Seclusion is supposed to be an emergency response that prompts a debriefing with parents and staff to ensure it doesn’t happen again, she said.
“If children are being placed multiple times, the practices aren’t working,” she said.
Inclusion Alberta’s director of community engagement, Philip Ney, says a student’s experience of being put in seclusion can leave them feeling fearful and unsafe, which can lead to more behavioural outbursts and cycles of increasing seclusion room use.
Research into the use of seclusion and solitary confinement in institutions has found risks of trauma, injury and death, Bowman says.
Both say there are effective alternatives to keeping students and staff safe that don’t involve locking anyone up.
The Vancouver School Board is among jurisdictions that disallows the use of seclusion rooms.
The Medicine Hat Catholic school board has also ruled out isolating students or preventing them from leaving a room.
In 2018, when it looked like the Alberta government was going to ban seclusion rooms, Medicine Hat Catholic associate superintendent Hugh Lehr and learning services co-ordinator Monica Braat began preparing for a new approach.
A minimum number of workers at each of the division’s nine schools must be trained in a program called Supporting Individuals through Valued Attachments (SIVA), and this year, all first-year teachers received that training. Access to health-care workers in school is also key, they said.
They describe a lengthy, ongoing process of staff building relationships with students to prevent “blow ups.”
If a student does pose a safety threat, staff move everyone out of the room until the risk has subsided, Lehr said.

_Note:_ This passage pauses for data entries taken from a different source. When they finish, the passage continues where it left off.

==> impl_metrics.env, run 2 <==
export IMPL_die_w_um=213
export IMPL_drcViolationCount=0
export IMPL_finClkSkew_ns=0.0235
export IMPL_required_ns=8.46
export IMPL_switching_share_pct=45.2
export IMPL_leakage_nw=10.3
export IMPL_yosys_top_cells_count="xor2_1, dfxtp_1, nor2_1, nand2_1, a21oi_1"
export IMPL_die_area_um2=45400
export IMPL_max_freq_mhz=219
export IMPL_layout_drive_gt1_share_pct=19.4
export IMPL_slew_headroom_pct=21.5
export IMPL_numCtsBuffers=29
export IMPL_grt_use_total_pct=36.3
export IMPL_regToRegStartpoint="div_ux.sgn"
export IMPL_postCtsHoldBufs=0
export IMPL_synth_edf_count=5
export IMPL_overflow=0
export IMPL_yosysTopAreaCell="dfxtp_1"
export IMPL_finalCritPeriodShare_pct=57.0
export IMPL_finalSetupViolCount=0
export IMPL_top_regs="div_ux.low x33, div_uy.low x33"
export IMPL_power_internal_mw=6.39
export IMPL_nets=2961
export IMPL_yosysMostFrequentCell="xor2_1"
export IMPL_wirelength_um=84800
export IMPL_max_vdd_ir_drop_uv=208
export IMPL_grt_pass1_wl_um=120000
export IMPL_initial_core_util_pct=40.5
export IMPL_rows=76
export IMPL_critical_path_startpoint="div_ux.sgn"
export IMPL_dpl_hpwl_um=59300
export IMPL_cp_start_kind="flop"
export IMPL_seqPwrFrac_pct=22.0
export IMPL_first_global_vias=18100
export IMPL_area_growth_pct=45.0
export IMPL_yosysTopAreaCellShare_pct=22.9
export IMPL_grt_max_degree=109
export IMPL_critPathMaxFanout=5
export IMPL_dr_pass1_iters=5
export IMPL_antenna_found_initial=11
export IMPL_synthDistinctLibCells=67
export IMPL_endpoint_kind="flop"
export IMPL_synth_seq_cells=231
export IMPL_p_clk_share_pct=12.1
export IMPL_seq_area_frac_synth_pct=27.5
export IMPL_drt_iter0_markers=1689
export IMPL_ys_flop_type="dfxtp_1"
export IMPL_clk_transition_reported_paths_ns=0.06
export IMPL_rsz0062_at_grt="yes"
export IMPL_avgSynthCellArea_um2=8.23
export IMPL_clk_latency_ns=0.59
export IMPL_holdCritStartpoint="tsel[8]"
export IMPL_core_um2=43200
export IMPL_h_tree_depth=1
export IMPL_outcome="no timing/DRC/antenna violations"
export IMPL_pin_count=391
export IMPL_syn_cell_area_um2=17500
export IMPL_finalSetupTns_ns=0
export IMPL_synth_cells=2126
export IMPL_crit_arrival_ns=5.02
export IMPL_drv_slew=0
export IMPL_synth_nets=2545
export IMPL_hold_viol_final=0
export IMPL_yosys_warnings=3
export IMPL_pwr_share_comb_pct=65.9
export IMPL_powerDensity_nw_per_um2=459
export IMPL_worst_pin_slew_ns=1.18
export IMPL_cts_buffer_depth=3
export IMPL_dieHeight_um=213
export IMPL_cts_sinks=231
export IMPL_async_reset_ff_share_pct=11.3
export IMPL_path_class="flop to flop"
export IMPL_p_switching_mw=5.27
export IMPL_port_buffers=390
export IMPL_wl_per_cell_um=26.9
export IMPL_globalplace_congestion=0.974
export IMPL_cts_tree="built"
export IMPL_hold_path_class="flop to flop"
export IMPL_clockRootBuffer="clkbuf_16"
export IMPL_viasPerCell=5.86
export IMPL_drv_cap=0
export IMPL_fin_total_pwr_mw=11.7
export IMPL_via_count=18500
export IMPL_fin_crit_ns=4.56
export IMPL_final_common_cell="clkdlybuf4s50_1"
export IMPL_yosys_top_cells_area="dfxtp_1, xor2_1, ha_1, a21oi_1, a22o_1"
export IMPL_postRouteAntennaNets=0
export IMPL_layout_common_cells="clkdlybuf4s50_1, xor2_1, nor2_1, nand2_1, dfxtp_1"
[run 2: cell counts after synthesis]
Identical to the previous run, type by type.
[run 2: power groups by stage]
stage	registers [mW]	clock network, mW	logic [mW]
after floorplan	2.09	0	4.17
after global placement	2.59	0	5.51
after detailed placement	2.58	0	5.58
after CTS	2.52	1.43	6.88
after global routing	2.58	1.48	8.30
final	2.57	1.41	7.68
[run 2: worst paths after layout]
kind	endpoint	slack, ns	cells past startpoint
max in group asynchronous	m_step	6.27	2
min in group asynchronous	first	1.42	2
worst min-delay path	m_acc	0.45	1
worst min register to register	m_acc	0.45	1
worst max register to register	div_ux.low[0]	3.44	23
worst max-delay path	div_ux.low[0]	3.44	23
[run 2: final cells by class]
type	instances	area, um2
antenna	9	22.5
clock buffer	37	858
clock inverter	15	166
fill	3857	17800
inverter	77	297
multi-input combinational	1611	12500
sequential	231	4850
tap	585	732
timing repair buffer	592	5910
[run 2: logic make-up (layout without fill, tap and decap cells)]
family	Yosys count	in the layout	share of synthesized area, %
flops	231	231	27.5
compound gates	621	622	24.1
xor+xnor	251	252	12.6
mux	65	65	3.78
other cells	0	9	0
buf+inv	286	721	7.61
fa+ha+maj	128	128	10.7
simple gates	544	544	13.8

“When you put hands on a child, you change that relationship forever,” Lehr said.
What small school divisions like Medicine Hat haven’t contended with, however, is the rapid growth hammering schools in Edmonton, Calgary, and their bedroom communities.
Lehr says that the cultural shift was manageable in a school system with 2,900 students with average class sizes of 25.

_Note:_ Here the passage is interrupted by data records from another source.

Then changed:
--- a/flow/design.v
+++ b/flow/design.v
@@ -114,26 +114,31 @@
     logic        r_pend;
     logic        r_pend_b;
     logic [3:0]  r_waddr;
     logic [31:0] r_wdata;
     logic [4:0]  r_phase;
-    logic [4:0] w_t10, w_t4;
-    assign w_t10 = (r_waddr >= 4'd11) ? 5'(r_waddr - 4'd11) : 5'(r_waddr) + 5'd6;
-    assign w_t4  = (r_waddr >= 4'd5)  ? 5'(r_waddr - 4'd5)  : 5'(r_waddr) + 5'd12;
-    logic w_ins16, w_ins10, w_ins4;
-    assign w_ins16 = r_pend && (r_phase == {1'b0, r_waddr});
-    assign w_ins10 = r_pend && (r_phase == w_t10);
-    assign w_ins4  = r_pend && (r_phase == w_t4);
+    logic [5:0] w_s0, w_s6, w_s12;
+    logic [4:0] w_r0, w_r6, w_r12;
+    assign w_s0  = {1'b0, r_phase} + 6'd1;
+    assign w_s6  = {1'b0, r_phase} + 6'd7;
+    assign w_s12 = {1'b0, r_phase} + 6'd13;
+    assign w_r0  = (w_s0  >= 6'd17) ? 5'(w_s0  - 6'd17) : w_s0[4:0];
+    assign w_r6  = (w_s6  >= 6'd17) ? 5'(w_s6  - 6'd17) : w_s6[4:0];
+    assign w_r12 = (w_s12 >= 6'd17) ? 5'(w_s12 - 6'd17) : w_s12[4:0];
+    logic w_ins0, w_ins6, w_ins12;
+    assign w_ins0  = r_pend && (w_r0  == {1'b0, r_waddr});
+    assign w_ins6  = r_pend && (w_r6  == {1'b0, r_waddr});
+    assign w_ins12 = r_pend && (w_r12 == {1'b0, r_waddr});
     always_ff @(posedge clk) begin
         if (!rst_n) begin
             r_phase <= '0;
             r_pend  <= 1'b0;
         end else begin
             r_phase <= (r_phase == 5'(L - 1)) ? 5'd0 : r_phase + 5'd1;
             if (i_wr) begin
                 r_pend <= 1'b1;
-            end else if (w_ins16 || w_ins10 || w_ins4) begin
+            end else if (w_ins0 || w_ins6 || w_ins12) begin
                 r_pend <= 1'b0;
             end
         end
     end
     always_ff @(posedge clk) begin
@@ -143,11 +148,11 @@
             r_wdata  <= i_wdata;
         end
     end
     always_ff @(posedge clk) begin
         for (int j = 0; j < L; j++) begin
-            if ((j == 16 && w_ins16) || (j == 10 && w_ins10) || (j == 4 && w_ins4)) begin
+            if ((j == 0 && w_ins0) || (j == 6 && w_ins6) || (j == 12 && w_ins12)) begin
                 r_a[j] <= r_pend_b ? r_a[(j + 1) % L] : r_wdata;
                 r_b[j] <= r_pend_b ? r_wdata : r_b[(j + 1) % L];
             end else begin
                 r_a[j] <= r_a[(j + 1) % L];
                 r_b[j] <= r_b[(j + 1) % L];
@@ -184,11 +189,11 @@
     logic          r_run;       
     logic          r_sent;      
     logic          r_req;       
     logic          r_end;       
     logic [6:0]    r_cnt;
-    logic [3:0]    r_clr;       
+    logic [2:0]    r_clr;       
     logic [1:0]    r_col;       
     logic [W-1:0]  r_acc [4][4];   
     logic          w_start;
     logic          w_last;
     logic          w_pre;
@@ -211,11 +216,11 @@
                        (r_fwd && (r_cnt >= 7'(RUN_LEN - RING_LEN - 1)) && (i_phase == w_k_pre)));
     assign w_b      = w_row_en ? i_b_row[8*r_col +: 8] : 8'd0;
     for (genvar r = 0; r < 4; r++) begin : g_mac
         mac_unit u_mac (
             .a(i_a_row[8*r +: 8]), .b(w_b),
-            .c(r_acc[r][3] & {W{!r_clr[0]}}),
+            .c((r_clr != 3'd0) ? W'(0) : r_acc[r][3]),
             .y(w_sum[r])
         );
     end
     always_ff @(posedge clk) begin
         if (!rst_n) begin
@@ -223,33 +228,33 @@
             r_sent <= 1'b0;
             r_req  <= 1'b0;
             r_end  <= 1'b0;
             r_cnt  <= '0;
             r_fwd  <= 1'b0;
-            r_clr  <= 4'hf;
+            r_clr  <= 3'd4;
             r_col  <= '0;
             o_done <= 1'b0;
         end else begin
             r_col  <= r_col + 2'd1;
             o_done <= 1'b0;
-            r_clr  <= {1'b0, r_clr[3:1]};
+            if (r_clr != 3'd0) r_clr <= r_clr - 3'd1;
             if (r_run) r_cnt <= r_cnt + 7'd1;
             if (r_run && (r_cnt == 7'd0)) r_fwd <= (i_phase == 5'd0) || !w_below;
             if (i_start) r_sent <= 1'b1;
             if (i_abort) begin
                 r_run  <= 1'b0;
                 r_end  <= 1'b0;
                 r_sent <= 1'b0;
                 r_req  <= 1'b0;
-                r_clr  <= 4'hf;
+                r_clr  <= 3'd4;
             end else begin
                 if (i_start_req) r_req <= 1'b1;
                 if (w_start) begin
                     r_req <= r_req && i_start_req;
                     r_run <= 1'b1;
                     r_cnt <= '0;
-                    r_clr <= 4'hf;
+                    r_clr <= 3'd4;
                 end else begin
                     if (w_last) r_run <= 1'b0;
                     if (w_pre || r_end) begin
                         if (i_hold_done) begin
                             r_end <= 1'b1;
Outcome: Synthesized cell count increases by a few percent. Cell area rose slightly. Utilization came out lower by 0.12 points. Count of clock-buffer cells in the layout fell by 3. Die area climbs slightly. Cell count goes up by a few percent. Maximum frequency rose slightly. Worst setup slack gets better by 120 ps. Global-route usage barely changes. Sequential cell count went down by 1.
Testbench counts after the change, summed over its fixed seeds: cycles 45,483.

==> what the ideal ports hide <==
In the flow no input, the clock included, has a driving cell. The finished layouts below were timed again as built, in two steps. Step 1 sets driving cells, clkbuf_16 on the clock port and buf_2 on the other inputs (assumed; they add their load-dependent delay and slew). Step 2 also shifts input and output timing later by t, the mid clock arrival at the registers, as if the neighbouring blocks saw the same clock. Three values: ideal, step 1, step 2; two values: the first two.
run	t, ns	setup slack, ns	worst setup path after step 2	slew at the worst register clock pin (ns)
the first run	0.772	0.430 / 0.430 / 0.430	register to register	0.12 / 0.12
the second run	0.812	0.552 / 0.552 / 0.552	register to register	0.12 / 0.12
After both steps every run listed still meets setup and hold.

While seclusion room use isn’t limited to students with disabilities, many of the rooms are adjacent to classrooms hosting programs for students with behavioural challenges and/or intellectual disabilities.
In the last four years, the number of Edmonton public students diagnosed on the autism spectrum has jumped by 1,138 to 2,891. The proportion of all students on the spectrum has also grown to 2.5 per cent this year from 1.6 per cent in 2019.
This growth makes the onus for change even more pressing, says Holly Nichol, a parent of two young children with disabilities.
A lack of timeline to phase out seclusion is a “massive red flag,” she says. Although Robertson told the board administrators are open to ideas for how to reduce the reliance on seclusion, Nichol sees a lack of willingness to reach out to jurisdictions that rarely or never use the practice.
“I think we are looking at a serious culture problem within the Edmonton Public School Board, and I think we are in desperate need of a serious shift of the attitude,” Nichol said.